Gone are the days of simply choosing between term and whole life. There are no fewer than four major categories
with many variations and combinations of each:
Term Insurance
This type of insurance provides pure death protection, for a specified period of time, for a
specific premium. It has no cash value and is initially less expensive than other policies for the
same amount of protection.
Some types of term coverage remain level with increasing premium.
Others have a level premium with gradually decreasing benefits.
Term insurance may be purchased in a separate policy or as a rider (supplement) to one of the
other forms of policies - frequently at a discount.
Whole life
This type of insurance provides protection that can be kept for as long as you live. Premiums are
fixed. As the policy ages, its "cash value" increases on a tax-deferred basis. If you cancel your
policy, you receive the cash value that has accumulated. While you continue to own the policy,
you can borrow against the cash value at a favorable rate.
Universal life
This type of insurance adds savings flexibility to the whole life concept of permanent protection.
In general, a policyholder must pay a certain minimum premium (for death protection) but can
increase the premium, almost at will, in order to increase the savings aspect of the policy.

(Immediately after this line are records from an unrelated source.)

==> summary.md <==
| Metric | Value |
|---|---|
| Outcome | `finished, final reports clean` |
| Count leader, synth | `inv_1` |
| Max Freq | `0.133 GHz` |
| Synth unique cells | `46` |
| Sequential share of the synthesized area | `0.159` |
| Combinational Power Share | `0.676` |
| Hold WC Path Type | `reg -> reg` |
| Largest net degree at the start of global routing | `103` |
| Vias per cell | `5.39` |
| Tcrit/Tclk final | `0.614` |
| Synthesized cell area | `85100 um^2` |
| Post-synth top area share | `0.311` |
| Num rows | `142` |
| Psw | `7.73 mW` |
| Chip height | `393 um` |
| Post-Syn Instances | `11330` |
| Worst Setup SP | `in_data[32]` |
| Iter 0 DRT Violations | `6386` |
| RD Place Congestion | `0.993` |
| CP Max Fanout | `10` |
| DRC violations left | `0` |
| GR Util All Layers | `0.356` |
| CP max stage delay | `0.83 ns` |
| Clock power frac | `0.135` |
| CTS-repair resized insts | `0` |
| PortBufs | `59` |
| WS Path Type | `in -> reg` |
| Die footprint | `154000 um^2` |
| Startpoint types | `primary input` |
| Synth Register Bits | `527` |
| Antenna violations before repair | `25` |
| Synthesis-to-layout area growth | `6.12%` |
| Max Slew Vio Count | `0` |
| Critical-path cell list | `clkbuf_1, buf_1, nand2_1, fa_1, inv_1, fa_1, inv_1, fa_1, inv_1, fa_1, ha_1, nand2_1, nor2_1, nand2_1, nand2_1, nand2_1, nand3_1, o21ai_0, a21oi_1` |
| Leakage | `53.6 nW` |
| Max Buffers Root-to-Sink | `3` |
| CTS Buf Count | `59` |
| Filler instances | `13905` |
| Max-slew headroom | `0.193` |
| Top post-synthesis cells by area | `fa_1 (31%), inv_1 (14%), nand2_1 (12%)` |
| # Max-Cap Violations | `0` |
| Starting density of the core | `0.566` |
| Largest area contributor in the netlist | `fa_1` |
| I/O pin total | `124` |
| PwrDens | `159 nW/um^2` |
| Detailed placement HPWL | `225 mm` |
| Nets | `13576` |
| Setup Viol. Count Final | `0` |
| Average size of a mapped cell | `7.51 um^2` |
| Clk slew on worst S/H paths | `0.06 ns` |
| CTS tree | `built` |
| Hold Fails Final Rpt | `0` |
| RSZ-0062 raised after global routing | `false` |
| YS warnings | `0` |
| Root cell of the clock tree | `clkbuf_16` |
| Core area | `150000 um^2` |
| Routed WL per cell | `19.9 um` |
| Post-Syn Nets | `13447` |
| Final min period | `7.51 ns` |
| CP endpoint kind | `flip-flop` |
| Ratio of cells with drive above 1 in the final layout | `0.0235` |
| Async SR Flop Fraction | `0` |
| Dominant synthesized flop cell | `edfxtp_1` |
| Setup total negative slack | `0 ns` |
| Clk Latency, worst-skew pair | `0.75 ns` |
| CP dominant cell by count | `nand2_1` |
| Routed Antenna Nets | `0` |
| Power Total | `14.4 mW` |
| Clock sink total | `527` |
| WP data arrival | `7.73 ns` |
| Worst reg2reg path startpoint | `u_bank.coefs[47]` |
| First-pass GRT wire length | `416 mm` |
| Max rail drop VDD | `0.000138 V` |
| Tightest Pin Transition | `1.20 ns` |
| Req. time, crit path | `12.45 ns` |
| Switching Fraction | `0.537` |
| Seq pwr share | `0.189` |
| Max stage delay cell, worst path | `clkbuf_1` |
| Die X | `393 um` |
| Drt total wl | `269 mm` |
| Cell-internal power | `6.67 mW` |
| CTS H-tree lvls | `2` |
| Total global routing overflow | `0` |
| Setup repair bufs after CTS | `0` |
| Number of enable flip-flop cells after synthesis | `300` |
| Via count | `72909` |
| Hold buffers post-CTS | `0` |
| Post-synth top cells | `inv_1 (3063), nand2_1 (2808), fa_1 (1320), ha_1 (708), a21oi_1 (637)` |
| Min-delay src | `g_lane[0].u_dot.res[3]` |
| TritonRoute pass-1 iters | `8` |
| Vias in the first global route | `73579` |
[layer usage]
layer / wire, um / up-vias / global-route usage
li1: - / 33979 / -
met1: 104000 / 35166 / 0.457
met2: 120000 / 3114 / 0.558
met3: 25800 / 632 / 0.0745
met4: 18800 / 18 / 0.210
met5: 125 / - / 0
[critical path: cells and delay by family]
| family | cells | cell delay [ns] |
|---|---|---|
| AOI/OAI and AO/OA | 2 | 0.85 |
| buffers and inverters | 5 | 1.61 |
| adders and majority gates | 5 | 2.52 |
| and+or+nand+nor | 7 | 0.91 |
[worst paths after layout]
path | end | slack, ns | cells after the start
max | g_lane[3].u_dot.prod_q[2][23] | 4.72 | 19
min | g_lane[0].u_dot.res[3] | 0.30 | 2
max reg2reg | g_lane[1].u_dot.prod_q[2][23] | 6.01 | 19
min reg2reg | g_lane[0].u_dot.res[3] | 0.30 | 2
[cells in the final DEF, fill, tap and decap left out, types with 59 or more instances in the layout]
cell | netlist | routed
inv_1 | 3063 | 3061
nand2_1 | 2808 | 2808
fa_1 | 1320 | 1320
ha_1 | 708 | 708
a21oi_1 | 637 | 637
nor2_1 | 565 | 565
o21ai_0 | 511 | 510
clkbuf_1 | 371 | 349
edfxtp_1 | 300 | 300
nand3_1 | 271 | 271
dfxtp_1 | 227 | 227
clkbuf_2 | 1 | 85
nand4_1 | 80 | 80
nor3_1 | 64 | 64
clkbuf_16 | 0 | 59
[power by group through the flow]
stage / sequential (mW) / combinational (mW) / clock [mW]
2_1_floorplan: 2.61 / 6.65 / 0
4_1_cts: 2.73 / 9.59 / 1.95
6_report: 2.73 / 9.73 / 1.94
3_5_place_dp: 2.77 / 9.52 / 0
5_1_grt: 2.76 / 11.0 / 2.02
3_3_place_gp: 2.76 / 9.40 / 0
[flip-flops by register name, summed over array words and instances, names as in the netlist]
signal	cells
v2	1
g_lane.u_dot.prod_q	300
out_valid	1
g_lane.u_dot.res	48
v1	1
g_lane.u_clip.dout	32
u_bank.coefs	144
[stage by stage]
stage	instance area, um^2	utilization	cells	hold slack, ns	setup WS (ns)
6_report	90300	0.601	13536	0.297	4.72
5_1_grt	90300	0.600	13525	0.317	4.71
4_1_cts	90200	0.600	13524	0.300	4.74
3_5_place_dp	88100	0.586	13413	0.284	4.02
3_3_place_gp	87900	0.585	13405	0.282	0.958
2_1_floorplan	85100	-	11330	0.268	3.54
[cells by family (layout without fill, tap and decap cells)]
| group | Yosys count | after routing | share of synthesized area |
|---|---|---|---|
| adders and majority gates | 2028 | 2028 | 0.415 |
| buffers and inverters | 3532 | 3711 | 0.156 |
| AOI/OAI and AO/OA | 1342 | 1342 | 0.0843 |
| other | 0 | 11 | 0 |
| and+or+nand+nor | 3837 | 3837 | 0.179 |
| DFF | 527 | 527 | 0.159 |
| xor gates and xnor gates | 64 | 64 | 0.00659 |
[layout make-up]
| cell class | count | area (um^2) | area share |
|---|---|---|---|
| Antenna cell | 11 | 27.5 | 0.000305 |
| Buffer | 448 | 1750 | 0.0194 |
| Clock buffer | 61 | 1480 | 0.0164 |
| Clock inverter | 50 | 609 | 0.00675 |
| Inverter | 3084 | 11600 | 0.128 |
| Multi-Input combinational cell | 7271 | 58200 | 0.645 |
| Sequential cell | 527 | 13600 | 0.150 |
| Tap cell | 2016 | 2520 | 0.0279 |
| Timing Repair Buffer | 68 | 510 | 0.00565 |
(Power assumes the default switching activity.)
===== src/rtl/pwr_seq_top.sv =====
module pwr_seq_top
   import pwr_seq_pkg::*;
#(
   parameter int N_CHAN  = 4,
   parameter int N_SLOT  = 4,
   parameter int DLY_W   = 12,
   parameter int TMO_W   = 12,
   localparam int SW     = $clog2(N_SLOT),
   localparam int STAT_W = 2*N_CHAN + SW + 3
) (
   input  logic                clk,
   input  logic                rst_n,
   input  logic                pwr_req,
   input  logic [N_CHAN*SW-1:0] slot_sel,
   input  logic [DLY_W-1:0]    up_gap,
   input  logic [DLY_W-1:0]    dn_gap,
   input  logic [TMO_W-1:0]    up_tmo,
   input  logic                drain_wait,
   input  logic                trip_hard,
   input  logic                trip,
   input  logic [N_CHAN-1:0]   cmd_on,
   input  logic [N_CHAN-1:0]   cmd_off,
   input  logic [N_CHAN-1:0]   in_reg,
   input  logic [N_CHAN-1:0]   drained,
   output logic [N_CHAN-1:0]   chan_req,
   output logic                seq_err,
   output logic [STAT_W-1:0]   stat_word
);
   localparam int CW = (DLY_W > TMO_W) ? DLY_W : TMO_W;

   logic [SW-1:0]     cur;
   logic [N_CHAN-1:0] memb;
   logic [CW-1:0]     cnt;
   logic              cnt_clr, cnt_inc, slot_set, slot_clr, all_clr;
   phase_t            phase;

   pwr_seq_slot_dec #(.N_CHAN(N_CHAN), .N_SLOT(N_SLOT)) u_dec (
      .slot_sel (slot_sel),
      .cur      (cur),
      .memb     (memb)
   );

   pwr_seq_counter #(.W(CW)) u_cnt (
      .clk   (clk),
      .rst_n (rst_n),
      .clr   (cnt_clr),
      .inc   (cnt_inc),
      .cnt   (cnt)
   );

   pwr_seq_fsm #(.N_CHAN(N_CHAN), .N_SLOT(N_SLOT), .DLY_W(DLY_W), .TMO_W(TMO_W)) u_fsm (
      .clk        (clk),
      .rst_n      (rst_n),
      .pwr_req    (pwr_req),
      .trip       (trip),
      .trip_hard  (trip_hard),
      .drain_wait (drain_wait),
      .up_gap     (up_gap),
      .dn_gap     (dn_gap),
      .up_tmo     (up_tmo),
      .memb       (memb),
      .in_reg     (in_reg),
      .drained    (drained),
      .cnt        (cnt),
      .cnt_clr    (cnt_clr),
      .cnt_inc    (cnt_inc),
      .slot_set   (slot_set),
      .slot_clr   (slot_clr),
      .all_clr    (all_clr),
      .phase      (phase),
      .cur        (cur),
      .seq_err    (seq_err)
   );

   pwr_seq_chan_reg #(.N_CHAN(N_CHAN)) u_chan (
      .clk      (clk),
      .rst_n    (rst_n),
      .slot_set (slot_set),
      .slot_clr (slot_clr),
      .all_clr  (all_clr),
      .memb     (memb),
      .cmd_on   (cmd_on),
      .cmd_off  (cmd_off),
      .chan_req (chan_req)
   );

   assign stat_word = {phase, cur, in_reg, chan_req};

   AST_ON_TOP: assert property (@(posedge clk) disable iff (!rst_n)
      (phase == PH_ON) |-> (cur == SW'(N_SLOT - 1)));
endmodule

The
cash value will increase based on current interest rates and the amount of premium going
toward the savings or investment portion.
Variable life
This type of insurance combines flexible investment opportunities with insurance protection.

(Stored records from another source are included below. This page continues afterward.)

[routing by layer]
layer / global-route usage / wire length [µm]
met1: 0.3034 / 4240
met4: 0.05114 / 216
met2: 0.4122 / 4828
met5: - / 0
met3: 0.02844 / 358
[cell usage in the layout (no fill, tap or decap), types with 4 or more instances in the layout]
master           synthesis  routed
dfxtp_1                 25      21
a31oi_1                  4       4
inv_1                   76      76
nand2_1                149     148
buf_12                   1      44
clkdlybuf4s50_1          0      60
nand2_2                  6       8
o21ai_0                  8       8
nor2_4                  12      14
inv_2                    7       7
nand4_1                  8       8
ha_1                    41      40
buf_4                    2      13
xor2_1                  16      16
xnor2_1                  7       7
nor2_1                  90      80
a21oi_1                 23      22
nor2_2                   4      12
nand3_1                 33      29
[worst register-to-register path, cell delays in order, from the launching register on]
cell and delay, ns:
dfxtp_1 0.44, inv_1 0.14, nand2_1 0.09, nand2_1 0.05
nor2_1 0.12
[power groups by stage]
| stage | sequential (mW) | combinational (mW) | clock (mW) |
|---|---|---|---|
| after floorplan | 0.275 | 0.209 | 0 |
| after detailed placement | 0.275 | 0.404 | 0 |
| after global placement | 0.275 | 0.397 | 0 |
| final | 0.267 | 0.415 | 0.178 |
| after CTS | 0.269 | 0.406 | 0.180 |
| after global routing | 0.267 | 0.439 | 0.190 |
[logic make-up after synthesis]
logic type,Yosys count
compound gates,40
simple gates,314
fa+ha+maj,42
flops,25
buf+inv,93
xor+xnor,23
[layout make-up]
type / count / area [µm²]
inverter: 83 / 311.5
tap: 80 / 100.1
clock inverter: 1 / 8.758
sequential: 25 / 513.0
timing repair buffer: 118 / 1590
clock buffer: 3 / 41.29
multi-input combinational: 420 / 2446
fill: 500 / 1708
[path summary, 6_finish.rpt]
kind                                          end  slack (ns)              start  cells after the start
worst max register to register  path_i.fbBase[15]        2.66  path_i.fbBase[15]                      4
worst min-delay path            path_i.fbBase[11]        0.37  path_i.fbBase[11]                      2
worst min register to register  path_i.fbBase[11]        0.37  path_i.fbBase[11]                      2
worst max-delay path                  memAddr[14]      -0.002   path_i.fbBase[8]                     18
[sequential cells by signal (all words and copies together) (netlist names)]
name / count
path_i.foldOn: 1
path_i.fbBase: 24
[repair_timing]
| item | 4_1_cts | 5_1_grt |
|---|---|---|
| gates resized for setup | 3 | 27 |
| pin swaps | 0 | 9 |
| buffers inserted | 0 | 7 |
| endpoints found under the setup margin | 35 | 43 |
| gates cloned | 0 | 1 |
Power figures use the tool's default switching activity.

Owners have the opportunity to obtain higher cash values and death benefits by their
investment results. Owners can choose between a variety of fixed income or equity alternatives
and make changes in the future at no cost.
Variable Universal Life
Combines all of the administrative flexibility of universal life and the investment flexibility of
variable life.
WHAT TYPE OF POLICY IS RIGHT FOR ME?
Term insurance is best suited to solve a temporary need. For example, you can use the death
benefits to provide enough funds for a college education or to pay off the mortgage on your
house. Because it is death-only protection, it is less expensive and therefore, more attractive if
you are relatively young.
Whole life insurance is best suited for older individuals with a permanent need. For example,
whole life can be used to provide funds for paying estate taxes or buying a partner’s business
interest if your partner dies before you.
Universal life is for those who want to maintain flexibility concerning both premiums and death
benefits. It is also well suited for those who want to build up cash values conservatively.
Variable life is used by those who want to maximize their ability to use insurance as a taxdeferred investment vehicle.
HOW MUCH LIFE INSURANCE DO I NEED?
A commonly quoted rule-of-thumb is that life insurance should equal at least six times your
annual after-tax income. However, the real answer depends on your needs and your unique
family, business and financial circumstances.
Most people buy life insurance for the following purposes:
Ongoing needs for support, as a replacement for the deceased’s paycheck
Immediate cash needs for such expenses as taxes, debts, burial, and estate settlement costs
and taxes
Future financial needs such as college costs and retirement income
To determine the amount of insurance you should have, it is necessary to list all of your financial
needs and then perform the calculations. This is where your professional advisor can be of
assistance.
LIFE INSURANCE AND YOUR ESTATE PLAN
Many estates, composed primarily of assets such as closely held business interests, real estate or
collectibles, are cash poor. If your heirs need cash, these assets can be hard to sell. For that
matter, you may not want these assets sold.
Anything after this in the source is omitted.